Despite four decades of a cohesion policy designed to shrink economic gaps between EU regions, differences remain stark and may have been exacerbated by the 2008 economic crisis, it was heard as the European Union presented its seventh ‘cohesion report’ on Monday (8 October).
The report is an exercise conducted every three years, taking the pulse of the economic health of the bloc’s regions, the sub-national units in member states. It was the first report since 2014 and therefore an opportunity to assess the long-term impacts of the economic downturn that started in 2008.
The result found that while some regions are bouncing back from the crisis, others are showing few signs of recovery.
Overall, it would appear that the crisis has exacerbated economic differences between regions both between EU member states and within them – the repercussions of which can be seen in recent political developments from Germany to Spain.

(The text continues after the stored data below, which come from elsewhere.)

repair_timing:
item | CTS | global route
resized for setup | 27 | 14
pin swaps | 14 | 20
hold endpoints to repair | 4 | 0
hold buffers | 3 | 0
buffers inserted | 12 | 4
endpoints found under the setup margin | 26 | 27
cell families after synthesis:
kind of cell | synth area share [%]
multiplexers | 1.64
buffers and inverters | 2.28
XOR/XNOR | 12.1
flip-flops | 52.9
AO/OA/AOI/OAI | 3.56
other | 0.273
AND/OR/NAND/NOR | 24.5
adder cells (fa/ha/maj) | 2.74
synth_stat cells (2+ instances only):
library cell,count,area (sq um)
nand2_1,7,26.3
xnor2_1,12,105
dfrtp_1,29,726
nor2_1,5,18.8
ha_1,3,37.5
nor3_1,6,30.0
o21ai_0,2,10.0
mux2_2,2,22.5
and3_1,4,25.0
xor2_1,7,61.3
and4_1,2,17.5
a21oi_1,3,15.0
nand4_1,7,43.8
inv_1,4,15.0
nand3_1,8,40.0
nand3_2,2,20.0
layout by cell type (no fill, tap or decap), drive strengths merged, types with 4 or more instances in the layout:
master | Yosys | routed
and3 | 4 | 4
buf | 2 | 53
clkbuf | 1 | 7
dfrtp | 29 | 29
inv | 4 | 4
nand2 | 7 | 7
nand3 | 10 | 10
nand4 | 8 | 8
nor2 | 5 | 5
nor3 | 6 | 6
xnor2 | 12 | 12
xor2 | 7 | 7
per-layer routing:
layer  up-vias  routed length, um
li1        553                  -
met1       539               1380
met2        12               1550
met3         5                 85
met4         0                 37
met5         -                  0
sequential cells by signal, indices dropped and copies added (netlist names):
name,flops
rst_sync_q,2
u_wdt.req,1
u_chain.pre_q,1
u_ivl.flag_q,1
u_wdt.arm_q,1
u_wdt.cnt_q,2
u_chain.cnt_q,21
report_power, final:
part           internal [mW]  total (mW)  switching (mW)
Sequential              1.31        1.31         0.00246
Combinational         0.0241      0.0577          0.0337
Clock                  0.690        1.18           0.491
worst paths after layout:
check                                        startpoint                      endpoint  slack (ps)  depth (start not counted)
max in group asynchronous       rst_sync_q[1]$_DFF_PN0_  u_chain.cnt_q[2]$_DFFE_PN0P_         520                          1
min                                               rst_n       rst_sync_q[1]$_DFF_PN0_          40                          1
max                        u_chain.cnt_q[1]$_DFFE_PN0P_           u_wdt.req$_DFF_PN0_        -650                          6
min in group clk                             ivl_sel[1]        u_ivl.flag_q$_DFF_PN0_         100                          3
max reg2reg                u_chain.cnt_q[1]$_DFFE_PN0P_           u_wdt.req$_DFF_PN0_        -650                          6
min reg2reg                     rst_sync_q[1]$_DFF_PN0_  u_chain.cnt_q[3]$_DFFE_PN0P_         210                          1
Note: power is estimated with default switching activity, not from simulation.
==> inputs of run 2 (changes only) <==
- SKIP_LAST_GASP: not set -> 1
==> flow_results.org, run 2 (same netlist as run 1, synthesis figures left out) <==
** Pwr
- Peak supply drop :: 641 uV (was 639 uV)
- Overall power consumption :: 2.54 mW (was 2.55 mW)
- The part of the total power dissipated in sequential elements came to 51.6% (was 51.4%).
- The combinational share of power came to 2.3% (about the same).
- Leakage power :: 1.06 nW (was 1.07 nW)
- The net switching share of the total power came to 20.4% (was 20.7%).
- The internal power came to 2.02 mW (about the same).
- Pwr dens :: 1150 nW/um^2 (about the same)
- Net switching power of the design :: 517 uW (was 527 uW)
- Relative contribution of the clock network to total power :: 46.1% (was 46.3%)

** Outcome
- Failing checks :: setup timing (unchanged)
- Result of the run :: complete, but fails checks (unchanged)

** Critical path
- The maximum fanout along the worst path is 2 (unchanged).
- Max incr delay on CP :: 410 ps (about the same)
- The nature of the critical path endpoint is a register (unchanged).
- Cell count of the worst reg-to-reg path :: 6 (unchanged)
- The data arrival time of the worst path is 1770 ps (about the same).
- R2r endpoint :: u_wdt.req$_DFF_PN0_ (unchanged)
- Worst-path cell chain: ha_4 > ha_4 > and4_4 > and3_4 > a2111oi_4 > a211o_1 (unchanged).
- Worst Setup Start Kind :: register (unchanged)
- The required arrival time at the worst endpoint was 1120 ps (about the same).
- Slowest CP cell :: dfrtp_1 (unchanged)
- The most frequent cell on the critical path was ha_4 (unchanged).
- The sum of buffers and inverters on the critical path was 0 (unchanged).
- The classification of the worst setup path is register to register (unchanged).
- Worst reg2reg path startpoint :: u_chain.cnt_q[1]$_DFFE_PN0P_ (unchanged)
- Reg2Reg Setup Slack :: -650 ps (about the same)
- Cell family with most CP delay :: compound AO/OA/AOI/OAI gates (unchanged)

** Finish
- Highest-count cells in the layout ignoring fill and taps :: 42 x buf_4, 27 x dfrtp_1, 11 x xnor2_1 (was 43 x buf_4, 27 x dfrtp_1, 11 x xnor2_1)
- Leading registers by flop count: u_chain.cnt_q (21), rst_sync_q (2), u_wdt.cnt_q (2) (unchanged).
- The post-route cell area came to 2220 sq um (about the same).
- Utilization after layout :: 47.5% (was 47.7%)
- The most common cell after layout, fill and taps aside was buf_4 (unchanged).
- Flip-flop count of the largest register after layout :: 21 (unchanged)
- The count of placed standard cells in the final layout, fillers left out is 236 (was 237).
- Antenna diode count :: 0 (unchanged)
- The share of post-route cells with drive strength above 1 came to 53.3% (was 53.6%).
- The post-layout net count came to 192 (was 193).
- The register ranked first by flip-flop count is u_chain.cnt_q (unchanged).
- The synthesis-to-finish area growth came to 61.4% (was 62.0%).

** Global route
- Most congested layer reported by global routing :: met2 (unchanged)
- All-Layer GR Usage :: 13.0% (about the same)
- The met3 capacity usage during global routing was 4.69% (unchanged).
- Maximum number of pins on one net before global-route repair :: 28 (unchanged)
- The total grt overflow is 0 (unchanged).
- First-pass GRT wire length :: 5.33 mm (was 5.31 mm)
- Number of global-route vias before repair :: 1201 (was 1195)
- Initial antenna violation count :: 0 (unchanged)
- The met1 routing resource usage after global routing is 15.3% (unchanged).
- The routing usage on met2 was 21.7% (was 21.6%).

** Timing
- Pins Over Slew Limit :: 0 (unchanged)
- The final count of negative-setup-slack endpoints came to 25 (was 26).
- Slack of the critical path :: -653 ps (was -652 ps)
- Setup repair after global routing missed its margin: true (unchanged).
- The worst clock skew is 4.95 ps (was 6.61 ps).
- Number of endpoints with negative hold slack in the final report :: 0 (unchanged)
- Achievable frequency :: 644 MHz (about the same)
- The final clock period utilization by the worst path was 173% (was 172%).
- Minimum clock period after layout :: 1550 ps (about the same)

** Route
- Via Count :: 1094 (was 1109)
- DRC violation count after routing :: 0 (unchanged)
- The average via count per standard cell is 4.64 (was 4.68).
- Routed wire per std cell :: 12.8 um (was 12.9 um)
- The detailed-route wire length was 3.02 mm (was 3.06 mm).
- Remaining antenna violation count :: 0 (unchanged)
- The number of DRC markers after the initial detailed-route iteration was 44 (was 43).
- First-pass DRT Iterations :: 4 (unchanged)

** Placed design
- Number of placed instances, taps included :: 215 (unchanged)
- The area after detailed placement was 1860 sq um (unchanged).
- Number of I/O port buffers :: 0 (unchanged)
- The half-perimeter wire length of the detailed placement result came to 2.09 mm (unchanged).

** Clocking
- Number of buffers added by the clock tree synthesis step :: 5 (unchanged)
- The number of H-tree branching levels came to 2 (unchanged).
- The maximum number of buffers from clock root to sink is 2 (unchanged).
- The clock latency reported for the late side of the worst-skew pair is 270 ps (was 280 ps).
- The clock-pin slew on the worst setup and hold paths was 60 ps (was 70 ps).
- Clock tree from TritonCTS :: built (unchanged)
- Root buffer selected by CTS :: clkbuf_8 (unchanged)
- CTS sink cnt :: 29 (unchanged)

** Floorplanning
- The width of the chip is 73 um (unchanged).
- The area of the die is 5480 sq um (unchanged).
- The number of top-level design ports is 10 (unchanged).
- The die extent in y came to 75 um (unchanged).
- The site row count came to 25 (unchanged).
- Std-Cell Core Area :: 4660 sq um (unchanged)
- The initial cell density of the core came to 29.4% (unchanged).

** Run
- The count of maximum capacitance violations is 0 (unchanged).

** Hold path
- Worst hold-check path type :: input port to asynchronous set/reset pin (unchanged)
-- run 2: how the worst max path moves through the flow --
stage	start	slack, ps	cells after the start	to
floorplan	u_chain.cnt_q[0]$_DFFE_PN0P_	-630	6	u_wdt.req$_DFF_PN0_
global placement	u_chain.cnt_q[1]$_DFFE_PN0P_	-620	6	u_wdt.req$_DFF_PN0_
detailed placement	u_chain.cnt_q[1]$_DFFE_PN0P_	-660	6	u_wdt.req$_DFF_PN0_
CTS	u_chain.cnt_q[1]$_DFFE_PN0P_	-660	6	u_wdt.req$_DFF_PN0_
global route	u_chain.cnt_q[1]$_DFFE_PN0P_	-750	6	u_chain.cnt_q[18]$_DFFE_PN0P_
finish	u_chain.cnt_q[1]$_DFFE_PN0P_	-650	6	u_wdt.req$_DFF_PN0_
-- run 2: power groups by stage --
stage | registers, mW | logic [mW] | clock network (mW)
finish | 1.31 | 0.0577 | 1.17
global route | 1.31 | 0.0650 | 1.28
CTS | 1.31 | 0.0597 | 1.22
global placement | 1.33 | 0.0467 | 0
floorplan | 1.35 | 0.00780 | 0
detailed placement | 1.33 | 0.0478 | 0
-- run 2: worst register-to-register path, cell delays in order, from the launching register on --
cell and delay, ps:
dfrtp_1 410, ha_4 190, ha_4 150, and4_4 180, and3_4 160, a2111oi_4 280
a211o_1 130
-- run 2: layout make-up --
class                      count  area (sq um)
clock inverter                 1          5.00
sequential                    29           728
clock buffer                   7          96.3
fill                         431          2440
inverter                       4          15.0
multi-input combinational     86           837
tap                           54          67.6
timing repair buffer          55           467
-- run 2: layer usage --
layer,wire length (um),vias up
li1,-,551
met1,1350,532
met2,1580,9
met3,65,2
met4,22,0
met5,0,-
--- src/rtl/ackt_tracker.sv ---
module ackt_tracker import ackt_pkg::*; #(
   parameter int NUM_SRC = 32,
   parameter int PRIO_W  = 8
) (
   input  logic                        clk,
   input  logic                        rst_n,
   input  logic                        ack_req,
   output logic                        ack_vld,
   output logic [9:0]                  ack_id,
   input  logic                        cmp_req,
   input  logic [9:0]                  cmp_id,
   input  logic [9:0]                  hp_id,
   input  logic [PRIO_W-1:0]           hp_prio,
   input  logic [NUM_SRC*PRIO_W-1:0]   src_prio,
   input  logic [NUM_SRC-1:0]          src_edge,
   input  logic [NUM_SRC-1:0]          src_all,
   input  logic [NUM_SRC-1:0]          src_en,
   input  logic [NUM_SRC-1:0]          src_level,
   input  logic [NUM_SRC-1:0]          src_tgt,
   output logic [NUM_SRC-1:0]          pend_set,
   output logic [NUM_SRC-1:0]          pend_clr_self,
   output logic [NUM_SRC-1:0]          pend_clr_all,
   output logic [9:0]                  run_id,
   output logic [PRIO_W:0]             run_prio,
   output logic                        busy
);
   localparam int AW = $clog2(NUM_SRC);
   localparam int CW = $clog2(NUM_SRC + 1);
   localparam logic [ID_W-1:0] LIM_ID    = ID_W'(NUM_SRC);
   localparam logic [PRIO_W:0] IDLE_PRIO = (PRIO_W+1)'(1) << PRIO_W;
   localparam logic [CW-1:0]   STEP_MAX  = CW'(NUM_SRC - 1);

   if (NUM_SRC < 2 || NUM_SRC > 512) begin : g_bad_src
      $error("ackt_tracker: NUM_SRC must lie in 2..512");
   end
   if (PRIO_W < 1 || PRIO_W > 16) begin : g_bad_prio
      $error("ackt_tracker: PRIO_W must lie in 1..16");
   end

   ackt_state_e     state_q;
   logic [AW-1:0]   walk_cur_q;
   logic [AW-1:0]   walk_tgt_q;
   logic [CW-1:0]   walk_cnt_q;

   logic [PRIO_W-1:0] prio_arr [NUM_SRC];
   for (genvar i = 0; i < NUM_SRC; i++) begin : g_prio
      assign prio_arr[i] = src_prio[i*PRIO_W +: PRIO_W];
   end

   function automatic logic [PRIO_W:0] prio_of(input logic [ID_W-1:0] id);
      if (id < LIM_ID) return {1'b0, prio_arr[id[AW-1:0]]};
      return IDLE_PRIO;
   endfunction

   function automatic logic [ID_W-1:0] widen(input logic [AW-1:0] x);
      return {{(ID_W-AW){1'b0}}, x};
   endfunction

   logic idle, ack_go, ack_take, cmp_go, cmp_ok, cmp_pop, cmp_walk;
   assign idle     = (state_q == ACKT_IDLE);
   assign ack_go   = ack_req && idle;
   assign ack_take = ack_go && (hp_id < LIM_ID) && ({1'b0, hp_prio} < run_prio);
   assign cmp_go   = cmp_req && idle && !ack_req;
   assign cmp_ok   = cmp_go && (cmp_id < LIM_ID) && (run_id != ACKT_SPUR);
   assign cmp_pop  = cmp_ok && (cmp_id == run_id);
   assign cmp_walk = cmp_ok && !cmp_pop;

   logic [AW-1:0]   rd_a_addr, wr_addr;
   logic [ID_W-1:0] rd_a, rd_b, wr_data;
   logic            wr_en, walk_hit, walk_end;

   assign rd_a_addr = idle ? run_id[AW-1:0] : walk_cur_q;
   assign walk_hit  = !idle && (rd_a == widen(walk_tgt_q));
   assign walk_end  = !idle && (walk_hit || rd_a >= LIM_ID || walk_cnt_q == STEP_MAX);
   assign wr_en     = ack_take || walk_hit;
   assign wr_addr   = ack_take ? hp_id[AW-1:0] : walk_cur_q;
   assign wr_data   = ack_take ? run_id : rd_b;

   ackt_link_mem #(.NUM_SRC(NUM_SRC)) u_link (
      .clk     (clk),
      .rst_n   (rst_n),
      .we      (wr_en),
      .waddr   (wr_addr),
      .wdata   (wr_data),
      .raddr_a (rd_a_addr),
      .rdata_a (rd_a),
      .raddr_b (walk_tgt_q),
      .rdata_b (rd_b)
   );

   logic [NUM_SRC-1:0] set_v, clr_self_v, clr_all_v;

   ackt_pend_dec #(.NUM_SRC(NUM_SRC)) u_dec (
      .ack_fire   (ack_take),
      .ack_idx    (hp_id[AW-1:0]),
      .cmp_fire   (cmp_ok),
      .cmp_idx    (cmp_id[AW-1:0]),
      .src_edge   (src_edge),
      .src_all    (src_all),
      .src_en     (src_en),
      .src_level  (src_level),
      .src_tgt    (src_tgt),
      .set_v      (set_v),
      .clr_self_v (clr_self_v),
      .clr_all_v  (clr_all_v)
   );

   always_ff @(posedge clk or negedge rst_n) begin
      if (!rst_n) begin
         state_q       <= ACKT_IDLE;
         walk_cur_q    <= '0;
         walk_tgt_q    <= '0;
         walk_cnt_q    <= '0;
         run_id        <= ACKT_SPUR;
         run_prio      <= IDLE_PRIO;
         ack_vld       <= 1'b0;
         ack_id        <= ACKT_SPUR;
         pend_set      <= '0;
         pend_clr_self <= '0;
         pend_clr_all  <= '0;
      end else begin
         ack_vld       <= ack_go;
         ack_id        <= ack_take ? hp_id : ACKT_SPUR;
         pend_set      <= set_v;
         pend_clr_self <= clr_self_v;
         pend_clr_all  <= clr_all_v;
         case (state_q)
            ACKT_IDLE: begin
               if (ack_take) begin
                  run_id   <= hp_id;
                  run_prio <= {1'b0, hp_prio};
               end else if (cmp_pop) begin
                  run_id   <= rd_a;
                  run_prio <= prio_of(rd_a);
               end else if (cmp_walk) begin
                  state_q    <= ACKT_WALK;
                  walk_cur_q <= run_id[AW-1:0];
                  walk_tgt_q <= cmp_id[AW-1:0];
                  walk_cnt_q <= '0;
               end
            end
            default: begin
               if (walk_end) begin
                  state_q <= ACKT_IDLE;
               end else begin
                  walk_cur_q <= rd_a[AW-1:0];
                  walk_cnt_q <= walk_cnt_q + 1'b1;
               end
            end
         endcase
      end
   end

   assign busy = !idle;
endmodule
[config.mk]
export PLATFORM = sky130hd
export DESIGN_NAME = ser_regfile
export DESIGN_NICKNAME = d
export VERILOG_FILES = /design/src/rtl/ser_pkg.sv /design/src/rtl/ser_irq_timer.sv /design/src/rtl/ser_rd_mux.sv /design/src/rtl/ser_regfile.sv
export SDC_FILE = /design/constraint.sdc
export NUM_CORES = 1
export LEC_CHECK = 0
export ABC_AREA = 1
export BUFFER_PORTS_ARGS = -buffer_cell sky130_fd_sc_hd__buf_4
export CAP_MARGIN = 5
export CORE_MARGIN = 1.5
export CORE_UTILIZATION = 57
export DETAILED_ROUTE_END_ITERATION = 8
export PLACE_DENSITY_LB_ADDON = 0.12
export SYNTH_ARGS = -nofsm -noshare
export SYNTH_HDL_FRONTEND = slang
export SYNTH_SLANG_ARGS = --single-unit
[constraint.sdc]
create_clock -name clk -period 2.4 [get_ports clk]
set_input_delay 0.6 -clock clk [delete_from_list [all_inputs] [get_ports clk]]
set_output_delay 0.6 -clock clk [all_outputs]
set_load 0.02 [all_outputs]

“Whilst the crisis is over, it clearly has left scars in many regions,” EU Regional Policy Commissioner Corina Creţu said while presenting the findings. “The report clearly shows that our Union needs more cohesion.”
Commissioner Creţu said last month the Commission would draft the multi-annual budget for post-2020 “eight months from now”. It will be heavily debated in the European Parliament before an agreement is reached between the Commission, Parliament and the Council. The budget, she said, should enable the EU “to rise to economic, social environmental and security challenges”.
In last month’s German federal elections, the poorer regions of the former East Germany voted largely for the far-right Alternative for Germany party, while in the wealthier Western regions the party did far less well.
Meanwhile, in Spain, the wealthy region of Catalonia has seen a struggle for independence motivated, in part, by its discontent at having to subsidise the country’s poorer southern regions. Similar movements have been seen in northern Belgium and Italy.
Even playing field
Alleviating economic disparities has been an EU goal since the 1970s and it became critical after the accession of ten former communist countries in 2004 and 2007.
Ten years later, the focus has shifted. This year’s assessment shows that while those regions of eastern Europe are, for the most part, growing at a healthier pace, the regions of the far south are not. While GDP per capita grew in all regions of Eastern Europe from 2008 to 2015, it fell in almost all regions of Southern Europe during the same period.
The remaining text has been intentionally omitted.